Mis en place progressivement, le service Info-Santé et Info Social, qui ne se substitue pas aux autres services existants mais vient en complémentarité de ceux-ci, répond à plusieurs objectifs : prévenir la détérioration de la situation sanitaire ou psychosociale des personnes ; détecter les situations à risque ; conseiller l'usager dans le choix des actions à entreprendre concernant sa situation sanitaire ou sociale ; favoriser le maintien de l'usager dans son milieu de vie ; contribuer à diminuer le recours aux urgences hospitalières ; assurer une plus grande harmonisation dans le type de réponse ou de service offert ; participer aux interventions de sécurité civile en cas de crise sanitaire.
Concrètement, un numéro unique gratuit a été créé à l'échelle de tout le pays : le 8-1-1. Lorsqu'un usager appelle, il choisit soit de composer le 1 pour une question d'ordre sanitaire, soit le 2 pour une question d'ordre social.

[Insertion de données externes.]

===== src/rtl/game_sequencer.sv =====
// Game-flow controller: level/lives registers, phase FSM, level-scaled car step strobe, frog reset pulse.
// Latency: input sampled in cycle N is reflected in registered state/outputs in cycle N+1.
// Backpressure: none; inputs are level signals, outputs are strobes/levels with no handshake.
module game_sequencer #(
    parameter int TICK_BASE   = 900000,
    parameter int TICK_DEC    = 50000,
    parameter int TICK_MIN    = 200000,
    parameter int MAX_LEVEL   = 15,
    parameter int START_LIVES = 3,
    parameter int DEATH_HOLD  = 25000000,
    parameter int WIN_HOLD    = 12500000
) (
    input  logic       i_Clk,
    input  logic       i_Rst_n,
    input  logic       i_Start,
    input  logic       i_Frog_At_Top,
    input  logic       i_Collision,
    output logic [2:0] o_State,
    output logic [3:0] o_Level,
    output logic [1:0] o_Lives,
    output logic       o_Car_Step,
    output logic       o_Frog_Reset,
    output logic       o_Freeze,
    output logic       o_Game_Over
);

    localparam logic [2:0] ST_ATTRACT   = 3'd0;
    localparam logic [2:0] ST_PLAY      = 3'd1;
    localparam logic [2:0] ST_DYING     = 3'd2;
    localparam logic [2:0] ST_LEVEL_UP  = 3'd3;
    localparam logic [2:0] ST_GAME_OVER = 3'd4;

    localparam int HOLD_MAX = (DEATH_HOLD > WIN_HOLD) ? DEATH_HOLD : WIN_HOLD;
    localparam int HOLD_W   = $clog2(HOLD_MAX + 1);

    localparam logic [HOLD_W-1:0] DEATH_LAST = HOLD_W'(DEATH_HOLD - 1);
    localparam logic [HOLD_W-1:0] WIN_LAST   = HOLD_W'(WIN_HOLD - 1);
    localparam logic [23:0]       BASE24     = 24'(TICK_BASE);
    localparam logic [23:0]       DEC24      = 24'(TICK_DEC);
    localparam logic [23:0]       MIN24      = 24'(TICK_MIN);
    localparam logic [3:0]        LVL_MAX    = 4'(MAX_LEVEL);
    localparam logic [1:0]        LIVES_INIT = 2'(START_LIVES);

    logic              start_q;
    logic              start_rise;
    logic              input_mask;
    logic [23:0]       step_cnt;
    logic [23:0]       step_cnt_n;
    logic [23:0]       dec_amt;
    logic [23:0]       period;
    logic [23:0]       step_last;
    logic [HOLD_W-1:0] hold_cnt;
    logic [HOLD_W-1:0] hold_cnt_n;
    logic [2:0]        state_n;
    logic [3:0]        level_n;
    logic [1:0]        lives_n;
    logic              car_step_n;
    logic              frog_reset_n;

    assign start_rise = i_Start & ~start_q;
    // Frog position is stale during the reset pulse cycle, so ignore its reports then.
    assign input_mask = o_Frog_Reset;

    // Clamp before subtracting so the period can never wrap below the floor.
    always_comb begin
        dec_amt = {20'd0, o_Level - 4'd1} * DEC24;
        if ((BASE24 <= MIN24) || (dec_amt >= (BASE24 - MIN24))) begin
            period = MIN24;
        end else begin
            period = BASE24 - dec_amt;
        end
        step_last = period - 24'd1;
    end

    always_comb begin
        state_n      = o_State;
        level_n      = o_Level;
        lives_n      = o_Lives;
        step_cnt_n   = step_cnt;
        hold_cnt_n   = hold_cnt;
        car_step_n   = 1'b0;
        frog_reset_n = 1'b0;

        if (start_rise) begin
            state_n      = ST_PLAY;
            level_n      = 4'd1;
            lives_n      = LIVES_INIT;
            step_cnt_n   = '0;
            hold_cnt_n   = '0;
            frog_reset_n = 1'b1;
        end else begin
            case (o_State)
                ST_ATTRACT: begin
                    state_n = ST_ATTRACT;
                end
                ST_PLAY: begin
                    if (!input_mask && i_Collision) begin
                        hold_cnt_n = '0;
                        if (o_Lives <= 2'd1) begin
                            state_n = ST_GAME_OVER;
                            lives_n = 2'd0;
                        end else begin
                            state_n = ST_DYING;
                            lives_n = o_Lives - 2'd1;
                        end
                    end else if (!input_mask && i_Frog_At_Top) begin
                        state_n    = ST_LEVEL_UP;
                        hold_cnt_n = '0;
                        level_n    = (o_Level >= LVL_MAX) ? LVL_MAX : o_Level + 4'd1;
                    end else if (step_cnt >= step_last) begin
                        step_cnt_n = '0;
                        car_step_n = 1'b1;
                    end else begin
                        step_cnt_n = step_cnt + 24'd1;
                    end
                end
                ST_DYING: begin
                    if (hold_cnt == DEATH_LAST) begin
                        state_n      = ST_PLAY;
                        hold_cnt_n   = '0;
                        frog_reset_n = 1'b1;
                    end else begin
                        hold_cnt_n = hold_cnt + 1'b1;
                    end
                end
                ST_LEVEL_UP: begin
                    if (hold_cnt == WIN_LAST) begin
                        state_n      = ST_PLAY;
                        hold_cnt_n   = '0;
                        step_cnt_n   = '0;
                        frog_reset_n = 1'b1;
                    end else begin
                        hold_cnt_n = hold_cnt + 1'b1;
                    end
                end
                ST_GAME_OVER: begin
                    lives_n = 2'd0;
                end
                default: begin
                    state_n    = ST_ATTRACT;
                    step_cnt_n = '0;
                    hold_cnt_n = '0;
                end
            endcase
        end
    end

    always_ff @(posedge i_Clk or negedge i_Rst_n) begin
        if (!i_Rst_n) begin
            o_State      <= ST_ATTRACT;
            o_Level      <= 4'd1;
            o_Lives      <= LIVES_INIT;
            o_Car_Step   <= 1'b0;
            o_Frog_Reset <= 1'b0;
            o_Freeze     <= 1'b1;
            o_Game_Over  <= 1'b0;
            step_cnt     <= '0;
            hold_cnt     <= '0;
            start_q      <= 1'b0;
        end else begin
            o_State      <= state_n;
            o_Level      <= level_n;
            o_Lives      <= lives_n;
            o_Car_Step   <= car_step_n;
            o_Frog_Reset <= frog_reset_n;
            o_Freeze     <= (state_n != ST_PLAY);
            o_Game_Over  <= (state_n == ST_GAME_OVER);
            step_cnt     <= step_cnt_n;
            hold_cnt     <= hold_cnt_n;
            start_q      <= i_Start;
        end
    end

endmodule
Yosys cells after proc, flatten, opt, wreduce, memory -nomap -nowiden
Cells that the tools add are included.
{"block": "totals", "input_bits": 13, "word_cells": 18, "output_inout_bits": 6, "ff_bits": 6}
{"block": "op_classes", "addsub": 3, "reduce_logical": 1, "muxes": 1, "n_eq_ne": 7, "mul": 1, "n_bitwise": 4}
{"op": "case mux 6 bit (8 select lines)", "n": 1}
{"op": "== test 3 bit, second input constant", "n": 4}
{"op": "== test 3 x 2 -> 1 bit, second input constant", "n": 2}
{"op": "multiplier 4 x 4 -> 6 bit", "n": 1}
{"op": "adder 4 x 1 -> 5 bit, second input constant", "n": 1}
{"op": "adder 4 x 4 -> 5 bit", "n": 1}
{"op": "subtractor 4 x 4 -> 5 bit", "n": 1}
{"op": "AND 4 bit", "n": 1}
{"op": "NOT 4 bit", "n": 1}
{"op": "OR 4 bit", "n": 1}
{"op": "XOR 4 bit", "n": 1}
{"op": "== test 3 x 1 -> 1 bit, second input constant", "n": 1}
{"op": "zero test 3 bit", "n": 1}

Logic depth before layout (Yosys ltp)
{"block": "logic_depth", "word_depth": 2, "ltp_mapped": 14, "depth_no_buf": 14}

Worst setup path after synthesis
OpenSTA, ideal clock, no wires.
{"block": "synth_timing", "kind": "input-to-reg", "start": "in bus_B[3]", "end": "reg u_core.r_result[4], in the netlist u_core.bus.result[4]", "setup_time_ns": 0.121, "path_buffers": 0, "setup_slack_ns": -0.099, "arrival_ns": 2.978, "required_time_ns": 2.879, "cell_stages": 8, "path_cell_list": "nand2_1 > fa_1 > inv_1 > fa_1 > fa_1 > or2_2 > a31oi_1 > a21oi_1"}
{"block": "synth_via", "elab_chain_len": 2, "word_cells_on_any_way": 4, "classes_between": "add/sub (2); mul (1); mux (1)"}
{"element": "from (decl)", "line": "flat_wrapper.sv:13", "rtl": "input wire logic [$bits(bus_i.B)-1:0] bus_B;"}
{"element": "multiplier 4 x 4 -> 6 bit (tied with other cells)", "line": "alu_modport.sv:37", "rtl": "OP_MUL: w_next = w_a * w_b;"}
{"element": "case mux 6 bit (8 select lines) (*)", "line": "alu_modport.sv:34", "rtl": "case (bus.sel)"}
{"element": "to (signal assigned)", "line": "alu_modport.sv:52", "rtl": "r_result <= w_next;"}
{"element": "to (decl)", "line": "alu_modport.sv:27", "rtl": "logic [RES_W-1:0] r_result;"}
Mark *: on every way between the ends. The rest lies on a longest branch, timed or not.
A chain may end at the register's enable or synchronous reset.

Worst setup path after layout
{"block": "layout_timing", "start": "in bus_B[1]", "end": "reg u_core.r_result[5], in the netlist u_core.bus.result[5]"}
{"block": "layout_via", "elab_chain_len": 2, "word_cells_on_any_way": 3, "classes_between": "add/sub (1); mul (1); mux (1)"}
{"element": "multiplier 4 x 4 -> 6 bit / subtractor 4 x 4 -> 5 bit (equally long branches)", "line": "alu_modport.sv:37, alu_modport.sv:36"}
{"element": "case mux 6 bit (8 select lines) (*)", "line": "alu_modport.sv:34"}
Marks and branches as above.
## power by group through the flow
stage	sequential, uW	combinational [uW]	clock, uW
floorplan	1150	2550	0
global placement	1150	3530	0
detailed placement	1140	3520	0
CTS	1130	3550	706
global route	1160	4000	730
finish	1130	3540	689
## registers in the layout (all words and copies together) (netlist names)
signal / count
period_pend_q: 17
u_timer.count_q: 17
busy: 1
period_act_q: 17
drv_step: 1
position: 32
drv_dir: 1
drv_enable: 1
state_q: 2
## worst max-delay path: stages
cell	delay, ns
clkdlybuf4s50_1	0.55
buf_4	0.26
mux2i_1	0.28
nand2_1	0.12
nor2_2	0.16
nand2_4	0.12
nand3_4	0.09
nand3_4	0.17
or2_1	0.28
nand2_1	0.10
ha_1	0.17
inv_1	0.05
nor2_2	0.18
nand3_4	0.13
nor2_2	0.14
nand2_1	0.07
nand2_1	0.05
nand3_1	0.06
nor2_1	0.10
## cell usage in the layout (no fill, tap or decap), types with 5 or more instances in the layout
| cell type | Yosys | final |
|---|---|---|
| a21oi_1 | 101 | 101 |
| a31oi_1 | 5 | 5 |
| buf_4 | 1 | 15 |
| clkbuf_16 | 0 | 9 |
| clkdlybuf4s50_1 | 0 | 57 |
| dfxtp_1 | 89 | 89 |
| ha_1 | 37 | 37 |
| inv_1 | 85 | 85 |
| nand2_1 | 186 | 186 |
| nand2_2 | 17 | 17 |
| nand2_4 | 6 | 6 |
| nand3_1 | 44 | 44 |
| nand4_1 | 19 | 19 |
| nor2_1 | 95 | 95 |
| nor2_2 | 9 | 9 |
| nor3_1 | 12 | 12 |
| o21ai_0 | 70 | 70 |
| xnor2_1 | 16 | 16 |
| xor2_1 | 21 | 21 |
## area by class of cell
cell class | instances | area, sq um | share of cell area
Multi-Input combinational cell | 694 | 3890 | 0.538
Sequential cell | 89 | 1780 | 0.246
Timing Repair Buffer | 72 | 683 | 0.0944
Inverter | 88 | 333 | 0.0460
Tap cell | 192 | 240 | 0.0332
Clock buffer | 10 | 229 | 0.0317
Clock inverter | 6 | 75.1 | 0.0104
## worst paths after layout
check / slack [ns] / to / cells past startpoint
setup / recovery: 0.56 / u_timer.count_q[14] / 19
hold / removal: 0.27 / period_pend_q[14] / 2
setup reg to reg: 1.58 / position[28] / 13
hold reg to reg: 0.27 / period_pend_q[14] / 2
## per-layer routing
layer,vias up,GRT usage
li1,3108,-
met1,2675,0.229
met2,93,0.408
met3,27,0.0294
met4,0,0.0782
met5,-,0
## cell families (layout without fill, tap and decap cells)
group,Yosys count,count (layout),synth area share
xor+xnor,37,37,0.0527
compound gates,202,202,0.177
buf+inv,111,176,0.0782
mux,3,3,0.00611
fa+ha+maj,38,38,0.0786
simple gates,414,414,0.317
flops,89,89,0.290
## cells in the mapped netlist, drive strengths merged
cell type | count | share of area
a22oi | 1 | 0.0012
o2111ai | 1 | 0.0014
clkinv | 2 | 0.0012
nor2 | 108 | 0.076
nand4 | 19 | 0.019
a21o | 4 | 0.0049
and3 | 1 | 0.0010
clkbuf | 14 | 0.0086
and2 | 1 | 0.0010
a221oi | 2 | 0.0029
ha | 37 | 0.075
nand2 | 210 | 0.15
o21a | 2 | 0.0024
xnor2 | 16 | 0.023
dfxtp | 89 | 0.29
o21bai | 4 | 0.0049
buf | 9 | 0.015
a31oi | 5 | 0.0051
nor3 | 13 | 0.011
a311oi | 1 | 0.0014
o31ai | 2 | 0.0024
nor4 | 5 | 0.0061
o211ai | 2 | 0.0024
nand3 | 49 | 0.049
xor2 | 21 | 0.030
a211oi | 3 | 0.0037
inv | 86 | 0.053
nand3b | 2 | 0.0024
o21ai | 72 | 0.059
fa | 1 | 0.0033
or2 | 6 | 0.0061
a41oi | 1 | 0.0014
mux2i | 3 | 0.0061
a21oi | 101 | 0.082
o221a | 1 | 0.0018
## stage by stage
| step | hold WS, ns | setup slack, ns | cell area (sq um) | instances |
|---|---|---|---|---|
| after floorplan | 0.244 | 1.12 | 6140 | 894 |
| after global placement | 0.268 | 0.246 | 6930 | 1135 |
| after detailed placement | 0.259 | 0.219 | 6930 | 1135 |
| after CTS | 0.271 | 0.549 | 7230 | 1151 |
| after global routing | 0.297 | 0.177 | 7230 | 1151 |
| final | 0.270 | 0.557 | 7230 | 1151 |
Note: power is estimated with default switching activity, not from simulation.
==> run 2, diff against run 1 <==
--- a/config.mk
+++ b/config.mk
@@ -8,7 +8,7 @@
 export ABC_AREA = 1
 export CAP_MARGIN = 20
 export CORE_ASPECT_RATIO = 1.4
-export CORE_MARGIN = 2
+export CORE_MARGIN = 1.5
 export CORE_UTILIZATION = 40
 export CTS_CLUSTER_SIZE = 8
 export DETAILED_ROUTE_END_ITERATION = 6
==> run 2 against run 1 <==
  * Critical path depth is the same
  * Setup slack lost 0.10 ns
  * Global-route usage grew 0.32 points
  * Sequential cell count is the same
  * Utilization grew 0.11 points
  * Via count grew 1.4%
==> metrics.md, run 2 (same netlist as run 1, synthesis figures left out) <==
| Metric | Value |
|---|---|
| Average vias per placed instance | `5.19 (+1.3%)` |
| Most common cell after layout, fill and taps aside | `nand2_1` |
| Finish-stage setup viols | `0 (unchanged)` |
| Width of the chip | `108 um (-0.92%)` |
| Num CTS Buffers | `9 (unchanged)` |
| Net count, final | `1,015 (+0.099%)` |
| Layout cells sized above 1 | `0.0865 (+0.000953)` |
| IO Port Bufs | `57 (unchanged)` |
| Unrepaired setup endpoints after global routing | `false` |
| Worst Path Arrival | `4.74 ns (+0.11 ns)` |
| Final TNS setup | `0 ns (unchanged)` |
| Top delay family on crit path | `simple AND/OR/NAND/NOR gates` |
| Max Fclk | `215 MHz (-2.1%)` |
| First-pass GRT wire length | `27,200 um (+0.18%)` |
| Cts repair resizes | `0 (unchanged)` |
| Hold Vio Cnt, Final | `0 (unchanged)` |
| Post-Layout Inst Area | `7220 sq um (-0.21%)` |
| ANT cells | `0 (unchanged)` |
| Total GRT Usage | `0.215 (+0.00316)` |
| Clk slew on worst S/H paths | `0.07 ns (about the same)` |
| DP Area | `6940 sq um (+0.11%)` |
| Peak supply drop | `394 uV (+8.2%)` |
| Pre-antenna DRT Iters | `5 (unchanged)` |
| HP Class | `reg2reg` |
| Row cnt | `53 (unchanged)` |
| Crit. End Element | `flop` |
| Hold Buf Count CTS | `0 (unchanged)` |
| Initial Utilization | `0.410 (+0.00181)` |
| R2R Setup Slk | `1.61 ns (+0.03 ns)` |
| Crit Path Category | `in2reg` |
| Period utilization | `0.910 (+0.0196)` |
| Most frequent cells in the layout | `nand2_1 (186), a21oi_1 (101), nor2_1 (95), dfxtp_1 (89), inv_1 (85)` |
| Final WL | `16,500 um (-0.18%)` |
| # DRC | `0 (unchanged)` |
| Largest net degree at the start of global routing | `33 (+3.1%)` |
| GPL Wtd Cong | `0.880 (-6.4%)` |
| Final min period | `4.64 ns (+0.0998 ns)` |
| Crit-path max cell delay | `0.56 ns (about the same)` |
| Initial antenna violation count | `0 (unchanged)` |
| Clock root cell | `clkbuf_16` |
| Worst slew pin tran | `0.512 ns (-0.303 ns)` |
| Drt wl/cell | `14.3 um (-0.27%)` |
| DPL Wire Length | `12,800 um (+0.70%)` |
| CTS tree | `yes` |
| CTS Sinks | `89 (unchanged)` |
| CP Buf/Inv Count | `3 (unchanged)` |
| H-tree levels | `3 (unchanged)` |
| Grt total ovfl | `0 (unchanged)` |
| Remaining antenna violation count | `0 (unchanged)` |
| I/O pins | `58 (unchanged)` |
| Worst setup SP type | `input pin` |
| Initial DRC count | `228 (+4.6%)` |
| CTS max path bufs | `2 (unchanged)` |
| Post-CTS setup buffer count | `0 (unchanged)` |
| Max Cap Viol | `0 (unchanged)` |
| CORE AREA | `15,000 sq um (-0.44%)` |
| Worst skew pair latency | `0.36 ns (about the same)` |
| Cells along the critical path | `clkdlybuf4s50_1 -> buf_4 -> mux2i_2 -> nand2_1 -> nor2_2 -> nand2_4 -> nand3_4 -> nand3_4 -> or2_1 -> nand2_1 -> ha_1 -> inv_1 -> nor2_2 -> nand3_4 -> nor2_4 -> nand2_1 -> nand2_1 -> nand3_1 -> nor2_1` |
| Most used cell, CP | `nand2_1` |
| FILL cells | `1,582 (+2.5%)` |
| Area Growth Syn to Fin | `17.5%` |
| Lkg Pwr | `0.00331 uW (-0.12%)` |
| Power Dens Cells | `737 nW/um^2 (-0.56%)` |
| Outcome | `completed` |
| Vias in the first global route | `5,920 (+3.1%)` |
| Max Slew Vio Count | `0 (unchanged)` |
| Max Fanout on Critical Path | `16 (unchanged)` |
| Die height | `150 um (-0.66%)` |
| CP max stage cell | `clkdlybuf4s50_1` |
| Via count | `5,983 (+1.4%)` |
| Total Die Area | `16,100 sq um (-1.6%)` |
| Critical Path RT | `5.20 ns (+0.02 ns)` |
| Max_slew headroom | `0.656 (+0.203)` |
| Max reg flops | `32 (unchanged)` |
--- src/rtl/uart_pack.sv ---
// Shared UART constants and receiver state encoding; UART_RX_PARITY_EN adds the PARITY state.
package uart_pack;

  localparam int br_cnt_max  = 15;
  localparam int br2_cnt_max = 7;
  localparam int br_cnt_w    = $clog2(br_cnt_max + 1);
  localparam int rx_data_w   = 8;

  typedef enum logic [2:0] {
    S_IDLE,
    S_START,
    S_DATA,
`ifdef UART_RX_PARITY_EN
    S_PARITY,
`endif
    S_STOP,
    S_BREAK
  } rx_state_t;

endpackage

--- src/rtl/as_sync.sv ---
// Generic 2-flop synchroniser; RST_VAL sets the value both flops take in reset.
module as_sync #(
  parameter logic RST_VAL = 1'b0
) (
  input  logic clk_i,
  input  logic rst_i,
  input  logic d_i,
  output logic q_o
);

  logic meta_q, sync_q;

  always_ff @(posedge clk_i) begin
    if (rst_i) begin
      meta_q <= RST_VAL;
      sync_q <= RST_VAL;
    end else begin
      meta_q <= d_i;
      sync_q <= meta_q;
    end
  end

  assign q_o = sync_q;

endmodule
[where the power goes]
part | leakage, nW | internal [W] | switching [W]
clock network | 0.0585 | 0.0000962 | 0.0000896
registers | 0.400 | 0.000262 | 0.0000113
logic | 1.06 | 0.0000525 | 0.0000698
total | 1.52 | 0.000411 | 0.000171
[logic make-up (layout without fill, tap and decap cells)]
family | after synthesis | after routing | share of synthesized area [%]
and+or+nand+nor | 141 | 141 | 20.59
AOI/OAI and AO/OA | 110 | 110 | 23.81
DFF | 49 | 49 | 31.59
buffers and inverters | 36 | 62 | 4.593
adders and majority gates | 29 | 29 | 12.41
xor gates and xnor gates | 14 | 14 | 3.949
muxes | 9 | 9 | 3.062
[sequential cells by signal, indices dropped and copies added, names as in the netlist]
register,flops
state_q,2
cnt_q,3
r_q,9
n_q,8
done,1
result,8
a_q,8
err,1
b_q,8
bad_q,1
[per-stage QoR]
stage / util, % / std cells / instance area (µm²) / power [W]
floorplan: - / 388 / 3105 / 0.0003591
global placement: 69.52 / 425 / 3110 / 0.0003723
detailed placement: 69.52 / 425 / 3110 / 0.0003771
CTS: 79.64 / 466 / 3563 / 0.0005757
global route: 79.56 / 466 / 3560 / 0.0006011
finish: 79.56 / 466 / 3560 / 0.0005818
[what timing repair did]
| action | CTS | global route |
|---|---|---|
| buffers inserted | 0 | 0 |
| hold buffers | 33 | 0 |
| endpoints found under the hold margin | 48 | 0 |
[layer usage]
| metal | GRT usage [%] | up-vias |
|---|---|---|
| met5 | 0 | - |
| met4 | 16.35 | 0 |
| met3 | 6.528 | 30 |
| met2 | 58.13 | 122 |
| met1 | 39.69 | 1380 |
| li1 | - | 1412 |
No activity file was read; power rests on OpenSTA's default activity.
--- config.mk ---
export PLATFORM = sky130hd
export DESIGN_NAME = fifo_stream_reader_flat
export DESIGN_NICKNAME = d
export VERILOG_FILES = /design/src/rtl/fifo_stream_reader_if.sv /design/src/rtl/fifo_stream_reader.sv /design/src/flat_wrapper.sv
export SDC_FILE = /design/constraint.sdc
export NUM_CORES = 1
export LEC_CHECK = 0
export CAP_MARGIN = 20
export CORE_ASPECT_RATIO = 1.5
export CORE_UTILIZATION = 46
export CTS_CLUSTER_SIZE = 28
export DETAILED_ROUTE_END_ITERATION = 10
export PLACE_DENSITY = 0.84
export SYNTH_ARGS = -nofsm -noshare
export SYNTH_HDL_FRONTEND = slang
export SYNTH_SLANG_ARGS = --single-unit
export TNS_END_PERCENT = 50
--- constraint.sdc ---
create_clock -name clk -period 1.6 [get_ports clk]
set_input_delay 0.32 -clock clk [delete_from_list [all_inputs] [get_ports clk]]
set_output_delay 0.32 -clock clk [all_outputs]
set_load 0.01 [all_outputs]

Il est alors mis en relation avec un professionnel formé à cet effet : une infirmière dans le premier cas, un travailleur social dans le second. L'usager peut choisir de garder l'anonymat.
L'intervention du professionnel comprend différentes étapes : évaluation du besoin, appréciation de l'urgence ou non de la situation, communication d'informations et de conseils, orientation vers le service ou la ressource la plus appropriée, etc.
Actuellement, l'ensemble de la population québécoise est desservi par Info-Santé et plus de la moitié a accès à Info-Social, l'objectif étant de couvrir 100 % de la population d'ici 2015. Il n'existe pratiquement pas de délai d'attente ; lorsqu'une plate-forme téléphonique est saturée, l'appel est automatiquement transféré vers une autre.
Ce dispositif, qui nous a été présenté par l'équipe du CSSS de la région du Saguenay Lac Saint-Jean, a retenu notre attention pour trois raisons : il contribue fortement à la dynamique interprofessionnelle et à l'approche intégrative du système de santé et des services sociaux ; il améliore indéniablement le service rendu aux usagers, en particulier aux plus vulnérables d'entre eux ; il permet de désengorger les urgences hospitalières.